There's no reason you should have to turn it off at all. It's not emitting any kind of wave (unlike a sensor, which apparently does have to be switched off during take off and landing) - besides, are they aware you can't 'switch off' a pump?

Edit: you can also get a letter from your DSN/consultant stating it is a medical device that must stay switched on and attached.

If you look in your handbook I think there is a bit about flying, most handbooks have them as far as I know!


----------



## Cate (Feb 10, 2011)

I've flown with my pump (to Florida and back) with no problems.  The only thing you'll have to do I think is turn off any bluetooth function it uses (eg a remote control) for the duration of the flight.

My pump (medtronic) is fine going through the normal walk-through sensor thingys.  I got patted down and the lady felt the pump, I then got asked what it was, then escorted to a private room so I could show them.  I could have taken a same-sex member of my party with me, unfortunately only my husband was with me and he wasn't allowed to join me, but it only took a couple of minutes in total for an extra member of security staff to check it out and let me on my way.

Don't forget to  make sure all your supplies are in your hand luggage, and take more than you think you'll need, just in case!  And most importantly, have fun!


----------



## Adrienne (Feb 11, 2011)

Hi

The airline are wrong, how odd they have said this.  I've flown to Florida a couple of times now with my daughter.   We went in December with Virgin.  I rang Virgin and they wanted the serial number  on the back of the pump which I gave.  They said it was no problem whatsoever.

I believe your pump will be perfectly save going through the airport scanners but I always tell them that Jessica has an insulin pump on and I'm not sure what would happen and they normally take her through the gate and use a hand held thing.  

Airlines have a long long long list of all medical equipment that can be used on board.  Your pump and sensor (if you have one) will be on that list.  You can use the pump and sensors without any problems, you just need clearance for the sensors and the airline can give you that.  They should just need the make and description and serial numbers on transmitter.

Tell them that under no circumstances can you turn off your pump at all.  You can tell them that you have been asking around and that all over airlines you have enquired allow pumps to be left on.   That would include Virgin, BA, North Western (I think that is another American one and if that is the right wording then that is one my friend flies with), Easy Jet and Ryan Air.

Re changing the time on the pump, do it mid flight maybe just before a meal and you can then deal with any blips with bolus' as and when you need them.   I would run a bit higher than normal, about 7, 8 or 9 so that you can avoid a hypo, it is not great to get a hypo in that confined space.

I hope that helps you a bit.


----------



## Alan S (Feb 11, 2011)

helz95 said:


> I'm going to New York with school next week, and I was planning on wearing my insulin pump but when we rang the American Airlines, they said that I'd need to turn it off during take off and landing, and some people thought that I wouldn't be allowed it on at all.
> 
> I've never been abroad with an insulin pump, so I'm kinda scared aha..



I wrote this for T2s but there are some relevant links: *Travelling With Type 2*

These are from the USA TSA site; TSA are the airport security people:
*Travelers with Disabilities and Medical Conditions*

*Diabetes *_Notify the Security Officer that you have diabetes and are carrying your supplies with you.

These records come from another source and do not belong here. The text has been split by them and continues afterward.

===== config.mk =====
export PLATFORM = sky130hd
export DESIGN_NAME = spu_sm_ctrl
export DESIGN_NICKNAME = d
export VERILOG_FILES = /design/src/rtl/spu_sm_ctrl.sv
export SDC_FILE = /design/constraint.sdc
export NUM_CORES = 1
export LEC_CHECK = 0
export CAP_MARGIN = 40
export CORE_MARGIN = 5
export CORE_UTILIZATION = 42
export DETAILED_ROUTE_END_ITERATION = 7
export PLACE_DENSITY = 0.72
export REMOVE_ABC_BUFFERS = 1
export SYNTH_ARGS = -nofsm -noshare
export SYNTH_HDL_FRONTEND = slang
export SYNTH_SLANG_ARGS = --single-unit

===== constraint.sdc =====
create_clock -name core_clk -period 15.7 [get_ports core_clk]
set_clock_uncertainty 0.1 [all_clocks]
set_input_delay 3.925 -clock core_clk [delete_from_list [all_inputs] [get_ports core_clk]]
set_output_delay 3.925 -clock core_clk [all_outputs]
set_load 0.005 [all_outputs]

===== src/rtl/spu_sm_ctrl.sv =====
// rtl/spu_sm_ctrl.sv - softmax exp-LUT sequencer (MAX/EU_A/RECI/EU_B) and LUT/shift config holder
// Optional busy-cycle counter built when SPU_SM_CTRL_PERF_CNT_EN is defined.
module spu_sm_ctrl #(
    parameter int ROW_LEN_W   = 8,
    parameter int RECI_CYCLES = 10
) (
    input  logic                 core_clk,
    input  logic                 rst,
    input  logic                 cfg_we,
    input  logic [2:0]           cfg_addr,
    input  logic [15:0]          cfg_wdata,
    input  logic                 cfg_shift_we,
    input  logic [4:0]           cfg_shift,
    output logic                 cfg_err,
    input  logic                 start,
    input  logic [ROW_LEN_W-1:0] row_len,
    input  logic                 abort,
    output logic                 busy,
    output logic                 done,
    input  logic                 in_valid,
    output logic                 in_ready,
    output logic                 exp_valid,
    output logic [2:0]           sm_state,
    output logic [127:0]         sm_lut_config,
    output logic [4:0]           output_scale_shift,
    output logic [15:0]          perf_cycles
);
    typedef enum logic [2:0] {
        IDLE = 3'b000,
        EU_A = 3'b001,
        RECI = 3'b011,
        EU_B = 3'b100,
        MAX  = 3'b101
    } state_t;

    localparam int RCW = $clog2(RECI_CYCLES + 1);

    state_t               state, state_nx;
    logic [ROW_LEN_W-1:0] n_q, beat_cnt;
    logic                 drain_cnt;
    logic [RCW-1:0]       reci_cnt;
    logic [2:0]           exp_pipe;
    logic                 fire, last_beat, start_ok, abort_ok, pass_adv, row_end;

    assign sm_state  = state;
    assign busy      = (state != IDLE);
    assign exp_valid = exp_pipe[2];
    assign fire      = in_valid & in_ready;
    assign last_beat = fire && (beat_cnt == n_q - 1'b1);
    assign start_ok  = (state == IDLE) && start && (row_len != '0);
    assign abort_ok  = abort && (state != IDLE);

    always_comb begin
        in_ready = ((state == MAX) || (state == EU_A) || (state == EU_B)) && (beat_cnt != n_q);
    end

    always_comb begin
        state_nx = state;
        pass_adv = 1'b0;
        row_end  = 1'b0;
        if (abort_ok) begin
            state_nx = IDLE;
        end else begin
            case (state)
                IDLE: if (start_ok) state_nx = MAX;
                MAX: if (last_beat) begin
                    state_nx = EU_A;
                    pass_adv = 1'b1;
                end
                // two drain cycles after the last beat let the exp pipe empty
                EU_A: if ((beat_cnt == n_q) && drain_cnt) begin
                    state_nx = RECI;
                    pass_adv = 1'b1;
                end
                RECI: if (reci_cnt == RCW'(RECI_CYCLES - 1)) begin
                    state_nx = EU_B;
                    pass_adv = 1'b1;
                end
                EU_B: if (last_beat) begin
                    state_nx = IDLE;
                    pass_adv = 1'b1;
                    row_end  = 1'b1;
                end
                default: state_nx = IDLE;
            endcase
        end
    end

    always_ff @(posedge core_clk or posedge rst) begin
        if (rst) begin
            state              <= IDLE;
            n_q                <= '0;
            beat_cnt           <= '0;
            drain_cnt          <= 1'b0;
            reci_cnt           <= '0;
            exp_pipe           <= '0;
            done               <= 1'b0;
            cfg_err            <= 1'b0;
            sm_lut_config      <= '0;
            output_scale_shift <= '0;
        end else begin
            state   <= state_nx;
            done    <= row_end;
            cfg_err <= (cfg_we | cfg_shift_we) && (state != IDLE);
            if (start_ok)
                n_q <= row_len;
            if (abort_ok || pass_adv || start_ok) begin
                beat_cnt  <= '0;
                drain_cnt <= 1'b0;
                reci_cnt  <= '0;
            end else begin
                if (fire)
                    beat_cnt <= beat_cnt + 1'b1;
                if ((state == EU_A) && (beat_cnt == n_q))
                    drain_cnt <= 1'b1;
                if (state == RECI)
                    reci_cnt <= reci_cnt + 1'b1;
            end
            exp_pipe <= abort_ok ? 3'b000 : {exp_pipe[1:0], fire && (state == EU_A)};
            if (state == IDLE) begin
                if (cfg_we)
                    sm_lut_config[{cfg_addr, 4'b0000} +: 16] <= cfg_wdata;
                if (cfg_shift_we)
                    output_scale_shift <= cfg_shift;
            end
        end
    end

`ifdef SPU_SM_CTRL_PERF_CNT_EN
    logic [15:0] busy_cnt;

    always_ff @(posedge core_clk or posedge rst) begin
        if (rst) begin
            busy_cnt    <= '0;
            perf_cycles <= '0;
        end else begin
            if (start_ok)
                busy_cnt <= '0;
            else if (busy && (busy_cnt != 16'hFFFF))
                busy_cnt <= busy_cnt + 16'd1;
            if (done)
                perf_cycles <= busy_cnt;
        end
    end
`else
    assign perf_cycles = '0;
`endif

endmodule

The following diabetes-related supplies and equipment are allowed through the checkpoint once they have been screened:

Insulin and insulin loaded dispensing products (vials or box of individual vials, jet injectors, biojectors, epipens, infusers, and preloaded syringes;
Unlimited number of unused syringes when accompanied by insulin or other injectable medication;
lancets, blood glucose meters, blood glucose meter test strips, alcohol swabs, meter-testing solutions;
Insulin pump and insulin pump supplies (cleaning agents, batteries, plastic tubing, infusion kit, catheter, and needle); Insulin pumps and supplies must be accompanied by insulin.
Glucagon emergency kit;
Urine ketone test strips;
Unlimited number of used syringes when transported in Sharps disposal container or other similar hard-surface container.
Sharps disposal containers or similar hard-surface disposal container for storing used syringes and test strips.

Insulin in any form or dispenser must be clearly identified.

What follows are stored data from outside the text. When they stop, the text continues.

### src/rtl/picosoc_ram_arb_wb_if.sv
// Wishbone link bundle for the picosoc RAM arbiter.
// Ports: master/slave modports, plus ram (master view without err).
interface picosoc_ram_arb_wb_if;
  logic [31:0] adr;
  logic [31:0] dat_w;
  logic [31:0] dat_r;
  logic [3:0]  sel;
  logic        we;
  logic        cyc;
  logic        stb;
  logic        ack;
  logic        err;

  modport master (
    output adr, dat_w, sel, we, cyc, stb,
    input  dat_r, ack, err
  );

  modport slave (
    input  adr, dat_w, sel, we, cyc, stb,
    output dat_r, ack, err
  );

  // The RAM has no error line; the arbiter drives it through this view.
  modport ram (
    output adr, dat_w, sel, we, cyc, stb,
    input  dat_r, ack
  );
endinterface

### src/rtl/picosoc_ram_arb_wb.sv
// Two-master round-robin Wishbone arbiter with per-access ACK watchdog.
// Ports: wb_clk_i, wb_rst_i, m0_if/m1_if (slave), s_if (ram), gnt_o.
module picosoc_ram_arb_wb #(
  parameter int unsigned TIMEOUT = 16,
  parameter int unsigned CNT_W   = 8
) (
  input  logic                       wb_clk_i,
  input  logic                       wb_rst_i,
  picosoc_ram_arb_wb_if.slave        m0_if,
  picosoc_ram_arb_wb_if.slave        m1_if,
  picosoc_ram_arb_wb_if.ram          s_if,
  output logic [1:0]                 gnt_o
);

  typedef enum logic [1:0] {
    IDLE = 2'd0,
    GNT0 = 2'd1,
    GNT1 = 2'd2
  } state_t;

  localparam logic [CNT_W-1:0] LIM = CNT_W'(TIMEOUT - 1);
  localparam bit WD_EN = (TIMEOUT != 0);

  state_t           state_q, state_d;
  logic             last_q, last_d;
  logic [CNT_W-1:0] cnt_q, cnt_d;

  logic g0, g1;
  logic gstb;
  logic wd_err;

  assign g0 = (state_q == GNT0);
  assign g1 = (state_q == GNT1);

  always_comb begin
    state_d = state_q;
    last_d  = last_q;
    unique case (state_q)
      IDLE: begin
        // On a tie the master that was not granted last wins.
        if (m0_if.cyc && (!m1_if.cyc || last_q))
          state_d = GNT0;
        else if (m1_if.cyc)
          state_d = GNT1;
      end
      GNT0: if (!m0_if.cyc) state_d = m1_if.cyc ? GNT1 : IDLE;
      GNT1: if (!m1_if.cyc) state_d = m0_if.cyc ? GNT0 : IDLE;
      default: state_d = IDLE;
    endcase
    if (state_d == GNT0 && state_q != GNT0) last_d = 1'b0;
    if (state_d == GNT1 && state_q != GNT1) last_d = 1'b1;
  end

  always_comb begin
    gstb = 1'b0;
    if (g0) gstb = m0_if.stb;
    if (g1) gstb = m1_if.stb;
  end

  // Error fires on the last tolerated wait cycle; ack absent by construction.
  assign wd_err = WD_EN && gstb && !s_if.ack && (cnt_q == LIM);

  always_comb begin
    cnt_d = cnt_q;
    if (!WD_EN || state_q == IDLE || state_d != state_q ||
        s_if.ack || wd_err)
      cnt_d = '0;
    else if (gstb)
      cnt_d = cnt_q + CNT_W'(1);
  end

  always_ff @(posedge wb_clk_i or posedge wb_rst_i) begin
    if (wb_rst_i) begin
      state_q <= IDLE;
      last_q  <= 1'b1;
      cnt_q   <= '0;
    end else begin
      state_q <= state_d;
      last_q  <= last_d;
      cnt_q   <= cnt_d;
    end
  end

  always_comb begin
    s_if.adr   = '0;
    s_if.dat_w = '0;
    s_if.sel   = '0;
    s_if.we    = 1'b0;
    s_if.cyc   = 1'b0;
    if (g0) begin
      s_if.adr   = m0_if.adr;
      s_if.dat_w = m0_if.dat_w;
      s_if.sel   = m0_if.sel;
      s_if.we    = m0_if.we;
      s_if.cyc   = m0_if.cyc;
    end
    if (g1) begin
      s_if.adr   = m1_if.adr;
      s_if.dat_w = m1_if.dat_w;
      s_if.sel   = m1_if.sel;
      s_if.we    = m1_if.we;
      s_if.cyc   = m1_if.cyc;
    end
  end

  // Strobe is withdrawn in the error cycle so the slave drops the access.
  assign s_if.stb = gstb & ~wd_err;

  assign m0_if.ack   = s_if.ack & g0 & ~wd_err;
  assign m1_if.ack   = s_if.ack & g1 & ~wd_err;
  assign m0_if.err   = wd_err & g0;
  assign m1_if.err   = wd_err & g1;
  assign m0_if.dat_r = g0 ? s_if.dat_r : '0;
  assign m1_if.dat_r = g1 ? s_if.dat_r : '0;

  assign gnt_o = {g1, g0};

endmodule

If you are concerned or uncomfortable about going through the walk-through metal detector with your insulin pump, notify the Security Officer that you are wearing an insulin pump and would like a full-body pat-down and a visual inspection of your pump instead.

*Advise the Security Officer that the insulin pump cannot be removed because it is inserted with a catheter (needle) under the skin.*
Advise the Security Officer if you are experiencing low blood sugar and are in need of medical assistance.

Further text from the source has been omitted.